The new flexible and cutting-edge facility will enable UNSW Science and Medicine to pursue collaborations in learning and research.
Biological Sciences stage 2 project (D26) is now complete, marking a major milestone in the development of UNSW’s Biomedical Research Precinct on the Kensington upper campus. The eight-storey refurbished building has been under construction since 2017 and is designed to be flexible, supporting current research and teaching needs as well as providing infrastructure to support future technological advances.
The vision for this project was to enhance interdisciplinary teamwork by bringing together biological and biomedical scientists. It has the capacity for more than 400 PhD students and staff and 450 biological, biomedical and anatomy undergraduate students.
The Dean of Science, Professor Emma Johnston AO, believes the new space will be beneficial to the entire University.
“The new laboratories and facilities in the Biosciences building are state-of-the-art. The open and fluid spaces have purposely been designed to encourage collaboration and the cross-fertilisation of ideas,” she said.
“Not only will our many research groups benefit from this new space, but it will transform the way we teach and how our students learn.”
The refurbished building now connects seamlessly with the E26 Biological Sciences South building.
UNSW Science’s School of Biological, Earth and Environmental Sciences (BEES) and the School of Biotechnology and Biomolecular Sciences (BABS) will benefit from the large flexible first year teaching facilities on ground floor and level one. The labs have an advanced audio-visual system which can display live information and images of laboratory specimens.

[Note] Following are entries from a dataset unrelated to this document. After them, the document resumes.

`src/hw/nes_mem_pkg.sv`:
```
//**********************************************************************
// shared constants and types of the NES memory bridge
// imported by every bridge module and by the testbench
//**********************************************************************
`default_nettype none

package nes_mem_pkg;

    localparam int ADDR_W      = 22;    // byte address into the 4 MB map
    localparam int WORD_AW     = 16;    // backend word address bits, higher bits alias
    localparam int TEST_WORDS  = 8;     // self-test length in words
    localparam int TEST_IDX_W  = $clog2(TEST_WORDS);
    localparam int INIT_CYCLES = 16;    // backend init stand-in
    localparam int APB_AW      = 5;     // one bit past 0xc so the 0x10 hole is reachable

    // memory map, PRG ROM starts at 0
    localparam logic [ADDR_W-1:0] PRG_ROM_END  = 22'h1f_ffff;
    localparam logic [ADDR_W-1:0] CHR_ROM_END  = 22'h37_ffff;
    localparam logic [ADDR_W-1:0] INT_RAM_BASE = 22'h38_0000;
    localparam logic [ADDR_W-1:0] INT_RAM_END  = 22'h38_07ff;
    localparam logic [ADDR_W-1:0] PRG_RAM_BASE = 22'h3c_0000;
    localparam logic [ADDR_W-1:0] PRG_RAM_END  = 22'h3d_ffff;
    localparam logic [ADDR_W-1:0] TEST_BASE    = 22'h38_0000;   // self-test window

    // apb register offsets
    localparam logic [APB_AW-1:0] REG_STATUS   = 5'h0;   // busy, fails, test/init done
    localparam logic [APB_AW-1:0] REG_WRITTEN  = 5'h4;
    localparam logic [APB_AW-1:0] REG_UNMAPPED = 5'h8;
    localparam logic [APB_AW-1:0] REG_CTRL     = 5'hc;   // bit 0 starts a retest

    typedef enum logic [1:0] {NOP, READ, WRITE, REFRESH} mem_op_t;

    typedef enum logic [2:0] {PRG_ROM, CHR_ROM, INT_RAM, PRG_RAM, UNMAPPED} region_t;

    typedef enum logic [2:0] {
        S_INIT, S_TEST_WR, S_TEST_RD, S_NORMAL, S_WAIT
    } seq_state_t;

    // decode to execute
    typedef struct packed {
        mem_op_t           op;
        logic [ADDR_W-1:0] addr;
        logic [7:0]        wdata;
        logic              to_a;      // read lands on dout_a
        logic              to_b;
    } mem_req_t;

    // execute to result
    typedef struct packed {
        logic        done;            // one cycle per request
        logic [15:0] rdata;
        logic        was_a;
        logic        was_b;
        logic        unmapped;        // no memory access took place
        logic        was_write;
    } mem_rsp_t;

    typedef struct packed {
        logic              psel;
        logic              penable;
        logic              pwrite;
        logic [APB_AW-1:0] paddr;
        logic [31:0]       pwdata;
    } apb_req_t;

endpackage

`default_nettype wire

```
`src/hw/mem_sequencer.sv`:
```
//**********************************************************************
// execute stage, waits for backend init, runs the read/write self-test
// then issues one backend operation per decoded request
//**********************************************************************
`timescale 1ns/1ps
`default_nettype none

module mem_sequencer (
    input  wire                               clk,
    input  wire                               resetn,
    input  wire nes_mem_pkg::mem_req_t        req,
    input  wire nes_mem_pkg::region_t         region,
    input  wire                               retest,
    output logic                              accept_ok,
    output logic                              mem_rd,
    output logic                              mem_wr,
    output logic                              mem_refresh,
    output logic [nes_mem_pkg::WORD_AW-1:0]   mem_addr,
    output logic [15:0]                       mem_wdata,
    input  wire [15:0]                        mem_rdata,
    input  wire                               mem_data_ready,
    input  wire                               mem_busy,
    output nes_mem_pkg::mem_rsp_t             rsp,
    output logic                              init_done,
    output logic                              test_done,
    output logic                              fail_low,
    output logic                              fail_high
);
    import nes_mem_pkg::*;

    seq_state_t            state;
    logic [TEST_IDX_W-1:0] idx;             // self-test word
    logic                  retest_pend;
    mem_op_t               cur_op;
    logic                  cur_unmapped;
    logic [7:0]            pat;             // expected low byte, high byte is its complement
    logic                  op_end;
    logic                  last_idx;

    assign pat      = 8'(idx) ^ 8'ha5;
    assign last_idx = (idx == TEST_IDX_W'(TEST_WORDS - 1));
    // closed while a request or its completion is in flight
    assign accept_ok = (state == S_NORMAL) & (req.op == NOP) & ~rsp.done & ~retest_pend;
    // reads end on data_ready, the others when the backend drops busy
    assign op_end = cur_unmapped | ((cur_op == READ) ? mem_data_ready : ~mem_busy);

    always_ff @(posedge clk) begin
        if (!resetn) begin
            state        <= S_INIT;
            idx          <= '0;
            retest_pend  <= 1'b0;
            cur_op       <= NOP;
            cur_unmapped <= 1'b0;
            mem_rd       <= 1'b0;
            mem_wr       <= 1'b0;
            mem_refresh  <= 1'b0;
            rsp          <= '0;
            init_done    <= 1'b0;
            test_done    <= 1'b0;
            fail_low     <= 1'b0;
            fail_high    <= 1'b0;
        end else begin
            mem_rd      <= 1'b0;        // strobes are single cycle
            mem_wr      <= 1'b0;
            mem_refresh <= 1'b0;
            rsp.done    <= 1'b0;
            case (state)
                S_INIT: if (!mem_busy) begin
                    init_done <= 1'b1;
                    state     <= S_TEST_WR;
                end
                S_TEST_WR: if (!mem_busy) begin
                    mem_wr    <= 1'b1;
                    mem_addr  <= TEST_BASE[WORD_AW-1:0] + WORD_AW'(idx);
                    mem_wdata <= {~pat, pat};
                    idx       <= idx + 1'b1;          // wraps to 0 for the read pass
                    if (last_idx)
                        state <= S_TEST_RD;
                end
                S_TEST_RD: if (mem_data_ready) begin
                    if (mem_rdata[7:0] != pat)
                        fail_low <= 1'b1;
                    if (mem_rdata[15:8] != ~pat)
                        fail_high <= 1'b1;
                    idx <= idx + 1'b1;
                    if (last_idx) begin
                        state     <= S_NORMAL;
                        test_done <= ~retest_pend;
                        rsp       <= mem_rsp_t'{done: 1'b1, default: '0};   // lets busy fall
                    end
                end else if (!mem_busy) begin
                    mem_rd   <= 1'b1;
                    mem_addr <= TEST_BASE[WORD_AW-1:0] + WORD_AW'(idx);
                end
                S_NORMAL: if (req.op != NOP) begin
                    cur_op       <= req.op;
                    cur_unmapped <= (region == UNMAPPED) & (req.op != REFRESH);
                    mem_rd       <= (req.op == READ) & (region != UNMAPPED);
                    mem_wr       <= (req.op == WRITE) & (region != UNMAPPED);
                    mem_refresh  <= (req.op == REFRESH);
                    mem_addr     <= req.addr[WORD_AW-1:0];   // aliases on the low bits
                    mem_wdata    <= {req.wdata, req.wdata};  // byte on both lanes
                    state        <= S_WAIT;
                end else if (retest_pend) begin
                    retest_pend <= 1'b0;
                    fail_low    <= 1'b0;
                    fail_high   <= 1'b0;
                    idx         <= '0;
                    state       <= S_TEST_WR;
                end
                S_WAIT: if (op_end) begin
                    rsp.done      <= 1'b1;
                    rsp.rdata     <= mem_rdata;
                    rsp.was_a     <= req.to_a;
                    rsp.was_b     <= req.to_b;
                    rsp.unmapped  <= cur_unmapped;
                    rsp.was_write <= (cur_op == WRITE);
                    state         <= S_NORMAL;
                end
                default: state <= S_INIT;
            endcase
            // retest waits for the current op, busy stays up from here on
            if (retest) begin
                retest_pend <= 1'b1;
                test_done   <= 1'b0;
            end
        end
    end

endmodule

`default_nettype wire

```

“Scientific research today relies heavily upon the use of technology so encouraging students to use technology from the beginning of their scientific career will benefit them in the future,” says Marlene Tsie, Teaching Laboratory Manager at BABS.
On the upper four levels the modern infrastructure in the research laboratories will enable more efficient research. Many studies, such as examining the DNA sequence specificity of anti-cancer agents, will benefit. On level three, a state-of-the-art robotic crystallisation facility and a new x-ray diffractometer allows for the collection of data in faster and new ways and can be operated remotely. The space brings together groups focused on using synthetic biology to design, produce and characterise protein/DNA biomaterials for applications in biotechnology. Students will gain hands-on experience in synthetic biology research.
New laboratories will help the UNSW Recombinant Products Facility by enabling a range of collaborations to drive basic and applied biological research in proteins at UNSW. They want to become a national leader in the fields of protein science, structural and synthetic biology.
UNSW Medicine’s School of Medical Sciences and its Department of Anatomy are also embracing the new building’s capabilities as home of their anatomy laboratories. The Dean of Medicine, Professor Rodney Phillips, believes this will enhance the Faculty’s abilities to integrate clinical work and research.
“The building and its new technologies will transform how we teach anatomy by incorporating cutting-edge technology. The new laboratories support our key research priorities by integrating practical clinical experience, research and education.”
New laboratories will combine traditional cadaveric teaching with new generation technologies like virtual reality and modern visualisation. Students at remote locations will be able to livestream and participate in anatomy classes.
Externally, the building features 189 state-of-the-art solar panels, generating enough energy to power up to eight houses. A new northern entrance opens onto the Michael Birt Gardens with a café scheduled for construction in June.